In 2006, the Toba Montrose General Partnership—a wholly owned subsidiary of the Plutonic Power Corporation—awarded Peter Kiewit Sons Co., a subsidiary of Kiewit Corporation, an EPC contract for the design, procurement, construction and commissioning of two run-of-river hydroelectric facilities.
Each facility is comprised of an intake structure, penstock, powerhouse as well as a tailrace channel. A 156-kilometer, 230-kilovolt transmission line connects the powerhouses to a substation at Saltery Bay. Since the project’s completion, it has generated energy at an estimated average of 745 gigawatt hours per year. At peak production there is enough hydroelectricity to power 75,000 homes.

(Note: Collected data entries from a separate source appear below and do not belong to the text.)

`src/shared/tlp_pkg.sv`:
```
// Package with constants and carriers for the TLB lockdown placement block.
package tlp_pkg;

  // ----------------------------------------
  // Register encoding
  // ----------------------------------------
  localparam logic [3:0] CRN_LOCKDOWN = 4'hA;
  localparam logic [3:0] CRM_LOCKDOWN = 4'h0;
  localparam logic [2:0] OP1_LOCKDOWN = 3'h0;
  localparam logic [2:0] OP2_LOCKDOWN = 3'h0;
  localparam int SLOT_MSB = 29;
  localparam int SLOT_LSB = 28;
  localparam int PRESERVE_BIT = 0;
  localparam logic [1:0] SLOT_RESET = 2'h0;
  localparam logic PRESERVE_RESET = 1'b0;
  localparam logic [31:0] RDATA_RESET = 32'h0000_0000;
  localparam int LOCK_SLOTS = 4;

  // ----------------------------------------
  // Carriers
  // ----------------------------------------
  typedef struct packed {
    logic valid;
    logic write;
    logic [3:0] crn;
    logic [3:0] crm;
    logic [2:0] op1;
    logic [2:0] op2;
    logic [31:0] wdata;
  } tlp_xfer_t;

  typedef struct packed {
    logic privileged;
    logic nonSecure;
  } tlp_mode_t;

  typedef struct packed {
    logic toLockdown;
    logic [1:0] slot;
    logic [LOCK_SLOTS-1:0] slotOneHot;
  } tlp_place_t;

endpackage

```
`src/hw/tlp_lockdown.sv`:
```
// Lockdown control register and table walk placement steering.
`timescale 1ns/100ps

module tlp_lockdown (
  input wire logic clk,
  input wire logic rst,
  input wire tlp_pkg::tlp_xfer_t xfer,
  input wire tlp_pkg::tlp_mode_t mode,
  input wire logic nonsecureTlbLockdownPermit,
  input wire logic walkFill,
  output tlp_pkg::tlp_place_t place,
  output logic fillLockdown,
  output logic fillSetAssoc,
  output logic [31:0] rdata_q,
  output logic rdValid_q,
  output logic undefTrap_q
);

  // ----------------------------------------
  // Decode and permission
  // ----------------------------------------
  logic hit;
  logic allowed;
  logic [1:0] slot_q;
  logic preserve_q;
  logic [31:0] readWord;
  logic [tlp_pkg::LOCK_SLOTS-1:0] slotOneHot;

  // Decode keeps no state between requests, so back to back accesses need no stall.
  assign hit = xfer.valid && xfer.crn == tlp_pkg::CRN_LOCKDOWN
    && xfer.crm == tlp_pkg::CRM_LOCKDOWN && xfer.op1 == tlp_pkg::OP1_LOCKDOWN
    && xfer.op2 == tlp_pkg::OP2_LOCKDOWN;
  // Security state only gates access; the state itself selects no copy.
  assign allowed = mode.privileged
    && (!mode.nonSecure || nonsecureTlbLockdownPermit);

  // ----------------------------------------
  // Register
  // ----------------------------------------
  // Only a permitted write touches the register; a refused one leaves both fields alone.
  always_ff @(posedge clk)
  begin
    if (rst)
    begin
      slot_q <= tlp_pkg::SLOT_RESET;
      preserve_q <= tlp_pkg::PRESERVE_RESET;
    end
    else if (hit && xfer.write && allowed)
    begin
      slot_q <= xfer.wdata[tlp_pkg::SLOT_MSB:tlp_pkg::SLOT_LSB];
      preserve_q <= xfer.wdata[tlp_pkg::PRESERVE_BIT];
    end
  end

  // Reserved fields read as zero, which keeps read-modify-write sequences clean.
  always_comb
  begin
    readWord = 32'h0000_0000;
    readWord[tlp_pkg::SLOT_MSB:tlp_pkg::SLOT_LSB] = slot_q;
    readWord[tlp_pkg::PRESERVE_BIT] = preserve_q;
  end

  always_ff @(posedge clk)
  begin
    if (rst)
    begin
      rdata_q <= tlp_pkg::RDATA_RESET;
      rdValid_q <= 1'b0;
    end
    else
    begin
      rdValid_q <= hit && !xfer.write && allowed;
      if (hit && !xfer.write && allowed)
        rdata_q <= readWord;
    end
  end

  // The trap answers in the cycle a read answer would, so the core sees one latency.
  always_ff @(posedge clk)
  begin
    if (rst)
      undefTrap_q <= 1'b0;
    else
      undefTrap_q <= hit && !allowed;
  end

  // ----------------------------------------
  // Placement
  // ----------------------------------------
  genvar i;
  generate
    for (i = 0; i < tlp_pkg::LOCK_SLOTS; i++)
    begin : g_slot
      assign slotOneHot[i] = preserve_q && slot_q == 2'(i);
    end
  endgenerate

  // The decoded slot travels beside the raw field so the fill path needs no decoder.
  always_comb
  begin
    place.toLockdown = preserve_q;
    place.slot = slot_q;
    place.slotOneHot = slotOneHot;
  end

  // A fill follows the register at once; a write lands before the next walk sees it.
  assign fillLockdown = walkFill && preserve_q;
  assign fillSetAssoc = walkFill && !preserve_q;

  // ----------------------------------------
  // Access checks
  // ----------------------------------------
  a_refused_no_write: assert property (@(posedge clk) disable iff (rst)
    hit && !allowed |=> $stable(slot_q) && $stable(preserve_q) && undefTrap_q)
    else $error("Refused access changed the register or raised no trap.");
  a_user_refused: assert property (@(posedge clk) disable iff (rst)
    hit && !mode.privileged |=> undefTrap_q && !rdValid_q)
    else $error("User mode access was not refused.");
  a_ns_permit: assert property (@(posedge clk) disable iff (rst)
    hit && mode.nonSecure && !nonsecureTlbLockdownPermit |=> undefTrap_q)
    else $error("Non-secure access without permit was not refused.");
  a_user_no_write: assert property (@(posedge clk) disable iff (rst)
    hit && !mode.privileged |=> $stable(slot_q) && $stable(preserve_q))
    else $error("User mode access changed the register.");
  a_no_read_refused: assert property (@(posedge clk) disable iff (rst)
    hit && !allowed |=> !rdValid_q)
    else $error("Refused access returned read data.");
  a_trap_needs_hit: assert property (@(posedge clk) disable iff (rst)
    !(hit && !allowed) |=> !undefTrap_q)
    else $error("Trap raised without a refused access.");
  a_secure_allowed: assert property (@(posedge clk) disable iff (rst)
    hit && mode.privileged && !mode.nonSecure |=> !undefTrap_q)
    else $error("Privileged Secure access was refused.");
  a_ns_permitted: assert property (@(posedge clk) disable iff (rst)
    hit && mode.privileged && mode.nonSecure && nonsecureTlbLockdownPermit |=> !undefTrap_q)
    else $error("Permitted Non-secure access was refused.");

  // ----------------------------------------
  // Register checks
  // ----------------------------------------
  // A Non-secure write must read back from Secure state, as there is no banked copy.
  a_shared_copy: assert property (@(posedge clk) disable iff (rst)
    hit && xfer.write && allowed && mode.nonSecure ##1 !(hit && xfer.write)
    ##1 hit && !xfer.write && allowed && !mode.nonSecure
    |=> rdata_q[tlp_pkg::SLOT_MSB:tlp_pkg::SLOT_LSB]
      == $past(xfer.wdata[tlp_pkg::SLOT_MSB:tlp_pkg::SLOT_LSB], 3)
      && rdata_q[tlp_pkg::PRESERVE_BIT] == $past(xfer.wdata[tlp_pkg::PRESERVE_BIT], 3))
    else $error("Secure read did not return the Non-secure write.");
  a_write_takes: assert property (@(posedge clk) disable iff (rst)
    hit && xfer.write && allowed |=> preserve_q == $past(xfer.wdata[0]))
    else $error("Permitted write did not update the preserve flag.");
  a_write_slot: assert property (@(posedge clk) disable iff (rst)
    hit && xfer.write && allowed
    |=> slot_q == $past(xfer.wdata[tlp_pkg::SLOT_MSB:tlp_pkg::SLOT_LSB]))
    else $error("Permitted write did not update the slot field.");
  a_hold_unwritten: assert property (@(posedge clk) disable iff (rst)
    !(hit && xfer.write && allowed) |=> $stable(slot_q) && $stable(preserve_q))
    else $error("Register changed without a permitted write.");
  a_write_no_answer: assert property (@(posedge clk) disable iff (rst)
    hit && xfer.write |=> !rdValid_q)
    else $error("Write produced a read answer.");

  // ----------------------------------------
  // Read checks
  // ----------------------------------------
  a_read_value: assert property (@(posedge clk) disable iff (rst)
    hit && !xfer.write && allowed |=> rdValid_q && rdata_q[0] == $past(preserve_q))
    else $error("Read did not return the preserve flag.");
  a_read_slot: assert property (@(posedge clk) disable iff (rst)
    hit && !xfer.write && allowed
    |=> rdata_q[tlp_pkg::SLOT_MSB:tlp_pkg::SLOT_LSB] == $past(slot_q))
    else $error("Read did not return the slot field.");
  a_read_reserved: assert property (@(posedge clk) disable iff (rst)
    rdValid_q |-> rdata_q[31:tlp_pkg::SLOT_MSB+1] == '0
      && rdata_q[tlp_pkg::SLOT_LSB-1:tlp_pkg::PRESERVE_BIT+1] == '0)
    else $error("Reserved read bits were not zero.");
  a_rdata_holds: assert property (@(posedge clk) disable iff (rst)
    !(hit && !xfer.write && allowed) |=> $stable(rdata_q))
    else $error("Read data changed without a permitted read.");
  a_read_needs_hit: assert property (@(posedge clk) disable iff (rst)
    !(hit && !xfer.write && allowed) |=> !rdValid_q)
    else $error("Read answer without a permitted read.");
  a_answer_exclusive: assert property (@(posedge clk) disable iff (rst)
    !(rdValid_q && undefTrap_q))
    else $error("Read answer and trap raised together.");

  // ----------------------------------------
  // Placement checks
  // ----------------------------------------
  a_lock_slot: assert property (@(posedge clk) disable iff (rst)
    walkFill && preserve_q |-> fillLockdown && place.slotOneHot[slot_q] && !fillSetAssoc)
    else $error("Walk fill did not target the selected lockdown slot.");
  a_setassoc: assert property (@(posedge clk) disable iff (rst)
    walkFill && !preserve_q |-> fillSetAssoc && !fillLockdown && place.slotOneHot == 4'h0)
    else $error("Walk fill went to the lockdown region with preserve clear.");
  a_one_slot: assert property (@(posedge clk) disable iff (rst)
    $countones(place.slotOneHot) == int'(preserve_q))
    else $error("Lockdown slot selection is not one-hot while preserving.");
  a_slot_follows: assert property (@(posedge clk) disable iff (rst)
    preserve_q |-> place.slotOneHot == (4'h1 << place.slot) && place.toLockdown)
    else $error("Lockdown slot does not follow the slot field.");
  a_onehot_idle: assert property (@(posedge clk) disable iff (rst)
    !preserve_q |-> place.slotOneHot == 4'h0 && !place.toLockdown)
    else $error("Lockdown slot selected with preserve clear.");
  a_one_region: assert property (@(posedge clk) disable iff (rst)
    walkFill |-> fillLockdown != fillSetAssoc)
    else $error("Walk fill did not pick exactly one region.");
  a_idle_no_fill: assert property (@(posedge clk) disable iff (rst)
    !walkFill |-> !fillLockdown && !fillSetAssoc)
    else $error("Fill raised without a table walk.");

  // ----------------------------------------
  // Reset checks
  // ----------------------------------------
  // No disable here, so the state seen on the first edge after release is checked too.
  a_reset_clear: assert property (@(posedge clk)
    rst |=> slot_q == tlp_pkg::SLOT_RESET && preserve_q == tlp_pkg::PRESERVE_RESET
      && rdata_q == tlp_pkg::RDATA_RESET && !rdValid_q && !undefTrap_q)
    else $error("Reset left the register or the answers set.");

endmodule

```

The project scope included constructing and rehabilitating over 90 kilometers of access roads, including 65 kilometers of new road construction and the installation of 61 temporary and permanent bridge structures. The team was required to excavate 2.46 million cubic meters of embankment and rock to construct the two intake structures, two powerhouses and three switchyards, and place 30,000 cubic meters of concrete, supported by 3.050 million kilograms of rebar. A total of 9,600 lineal meters of 2.5-meter-diameter penstock were installed to convey water from the intake to the powerhouse facilities, and power four turbines and generators with a combined capacity of 196 megawatts. Site access was exclusively by air or sea, with the nearest community located about 80 kilometers from the project site.